The long version is that I went to Africa when I was 20 and saw the differences between our opportunities in North America versus what opportunities they have available to them. I have been haunted with a sense of inability to help but really feeling the need to do something. As my career progressed I started working on big projects and the light bulb struck that education and access to information really could do something powerful there. I started doing research in 2008 to see what I could do to bring education to those who didn’t have access. I found that in many countries the government provides schools and that wasn’t really what I was looking to do. In 2008, I met a man who said he would grant me a piece of land, which was in Ghana and I met with the Regional Chief of the area who had been hoping to start a library for the past 10 years. So now we have the land, architectural plans and the walls are up!

 

3)     What has been your most rewarding experience in your work in Ghana?

The smiles on the children’s faces is absolutely the most rewarding. While I am not working with them directly, I am working with architects, chief of Foreign Affairs etc. but while I am walking around children recognize that I am there to help them and greet me with smiles and such kindness.
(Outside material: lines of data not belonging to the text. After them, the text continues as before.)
**src/hw/rtl/rbst_pkg.sv**
```systemverilog
// ----------------------------------------------------------------------------
// rbst_pkg
// Shared constants for the ray and box slab test.
// ----------------------------------------------------------------------------
package rbst_pkg;
  localparam int unsigned COORD_WIDTH_DEF = 16;
  localparam int unsigned FRAC_BITS_DEF = 8;
endpackage

```
**src/hw/rtl/rbst_recip.sv**
```systemverilog
// ----------------------------------------------------------------------------
// rbst_recip
// Pipelined restoring divider that forms a saturated fixed-point reciprocal.
// ----------------------------------------------------------------------------
module rbst_recip import rbst_pkg::*; #(
  parameter int unsigned COORD_WIDTH = COORD_WIDTH_DEF,
  parameter int unsigned FRAC_BITS = FRAC_BITS_DEF,
  parameter int unsigned TAG_WIDTH = 1
) (
  input  logic                          clk,
  input  logic signed [COORD_WIDTH-1:0] dir,
  input  logic        [TAG_WIDTH-1:0]   tag_in,
  output logic signed [COORD_WIDTH-1:0] recip,
  output logic        [TAG_WIDTH-1:0]   tag_out
);
  // The quotient 2^(2F)/|d| has at most 2F+1 bits; one bit is found per stage.
  localparam int unsigned QW = 2 * FRAC_BITS + 1;
  localparam int unsigned MW = COORD_WIDTH;
  localparam logic [MW-1:0] FIX_MAX = {1'b0, {(MW-1){1'b1}}};
  localparam logic [MW-1:0] FIX_MIN = {1'b1, {(MW-1){1'b0}}};

  logic [MW-1:0]        mag [QW+1];
  logic [MW:0]          rem [QW+1];
  logic [QW-1:0]        quo [QW+1];
  logic                 neg [QW+1];
  logic                 zer [QW+1];
  logic [TAG_WIDTH-1:0] tag [QW+1];

  always_comb begin
    mag[0] = dir[MW-1] ? MW'(-dir) : dir;
    rem[0] = '0;
    quo[0] = '0;
    neg[0] = dir[MW-1];
    zer[0] = (dir == '0);
    tag[0] = tag_in;
  end

  for (genvar s = 0; s < QW; s++) begin : g_stage
    logic [MW+1:0] shifted;
    logic [MW+1:0] trial;
    assign shifted = {rem[s], (s == 0) ? 1'b1 : 1'b0};
    assign trial = shifted - {2'b00, mag[s]};
    always_ff @(posedge clk) begin
      mag[s+1] <= mag[s];
      neg[s+1] <= neg[s];
      zer[s+1] <= zer[s];
      tag[s+1] <= tag[s];
      if (!trial[MW+1]) begin
        rem[s+1] <= trial[MW:0];
        quo[s+1] <= {quo[s][QW-2:0], 1'b1};
      end else begin
        rem[s+1] <= shifted[MW:0];
        quo[s+1] <= {quo[s][QW-2:0], 1'b0};
      end
    end
  end

  logic [QW:0] qx;
  logic [QW:0] qmax;
  assign qx = {1'b0, quo[QW]};
  assign qmax = (QW+1)'(FIX_MAX);

  always_ff @(posedge clk) begin
    tag_out <= tag[QW];
    if (zer[QW]) begin
      recip <= FIX_MAX;
    end else if (!neg[QW]) begin
      recip <= (qx > qmax) ? FIX_MAX : MW'(qx);
    end else begin
      recip <= (qx > qmax + 1'b1) ? FIX_MIN : MW'(-qx);
    end
  end
endmodule

```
It’s magic. Whenever I am working late and feeling frustrated all I have to remember is the childrens’ faces and I get right back in.

4)     What future projects/dreams do you have on the horizon for GAIO?
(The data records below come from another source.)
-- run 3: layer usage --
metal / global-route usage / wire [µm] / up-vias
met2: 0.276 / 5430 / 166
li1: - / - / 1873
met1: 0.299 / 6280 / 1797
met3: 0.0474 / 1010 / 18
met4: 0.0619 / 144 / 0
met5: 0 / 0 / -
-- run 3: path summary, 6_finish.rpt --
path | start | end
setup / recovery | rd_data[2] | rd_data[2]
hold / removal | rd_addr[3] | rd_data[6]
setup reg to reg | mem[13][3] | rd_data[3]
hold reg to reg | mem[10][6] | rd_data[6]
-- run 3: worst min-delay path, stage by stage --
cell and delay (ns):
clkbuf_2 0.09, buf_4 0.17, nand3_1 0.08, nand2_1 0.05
**config.mk**
```make
export PLATFORM = sky130hd
export DESIGN_NAME = cocc_div
export DESIGN_NICKNAME = d
export VERILOG_FILES = /design/src/rtl/core/cocc_pkg.sv /design/src/rtl/core/cocc_div.sv
export SDC_FILE = /design/constraint.sdc
export NUM_CORES = 1
export LEC_CHECK = 0
export CORE_UTILIZATION = 64
export DETAILED_ROUTE_END_ITERATION = 8
export DONT_BUFFER_PORTS = 1
export PLACE_DENSITY = 0.9
export REMOVE_ABC_BUFFERS = 1
export SLEW_MARGIN = 30
export SYNTH_ARGS = -nofsm -noshare
export SYNTH_HDL_FRONTEND = slang
export SYNTH_SLANG_ARGS = --single-unit
```
**constraint.sdc**
```tcl
create_clock -name clk -period 4 [get_ports clk]
set_clock_uncertainty 0.2 [all_clocks]
set_input_delay 0.2 -clock clk [delete_from_list [all_inputs] [get_ports clk]]
set_output_delay 0.2 -clock clk [all_outputs]
set_load 0.02 [all_outputs]
```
As far as the library/cultural center I would love to have seminars to introduce micro-financing, arts, and a variety of live sessions. I have also adopted a school in the region, called Great Vision, the woman running it has 14 small classes teaching several hundred children including 25 orphans, she works from 4 in the morning harvesting food to sell at the market to subsidize the school costs and then goes to the school at 8am. If she did not build this subsidized school, all these children would not obtain education. I am working on a separate project to send money and computers to that school. A child at this particular school could be the next president but not if they didn’t have that school, not if they didn’t have that opportunity.  Please follow the progress on www.gaioworld.org.

 

5)     Have you learned from the people you are reaching out to?

The first thing that comes to mind is that they work as a community not as individuals not at all like North Americans. Where here it is me, me, me, there it is working together. I was walking with a man to a meeting and we were running late so I started rushing. We saw a group of men struggling to move a shed and instead of worrying about the meeting he handed me his brief case and helped them move the shed. The community comes first, everything is in collaboration. I am trying to teach that along the way, that we are a part of a whole not just individuals walking around. Everything is slower in Africa, which can be frustrating to North Americans, but conversely the relationships are so thick and so deep, it’s amazing. There is a term that I used to laugh about but am now learning to really appreciate “exercise patience”. How respectful the Ghanaians are too, it’s never appropriate to scold people in public there because they all have so much respect for one another. The two qualities I find most prevalent in Ghanaians are respectful and appreciative, which you can imagine makes working there incredibly enjoyable.

 

6)     What were your dreams growing up?

I am an adventurous type, so none of my friends have been surprised by my current projects. One of my dreams was actually to be working in Africa but as a photographer of wild animals. My dreams have always been wild and free but predominantly I have always dreamt there would be more fairness in the world. So what I am currently doing is a collaboration of what I like to do and what I want to do. My African friends are convinced I was African in a previous life.

 

7)     Who do you admire most?

The first person to really inspire me was a woman who owned a riding stable in Montreal. She was just very cool, she was a widow with four young children and in the 1930s she opened a riding school, which in that time women just didn’t do. She was just so strong and did everything the right way.

 

8)     When and how did you learn about Difference Makers?

My next door neighbor had a teenage daughter whose friend was a Youth Ambassador for Difference Makers. He heard about what I was doing and said “Hey you’re a Difference Maker!” and he connected me with this great organization.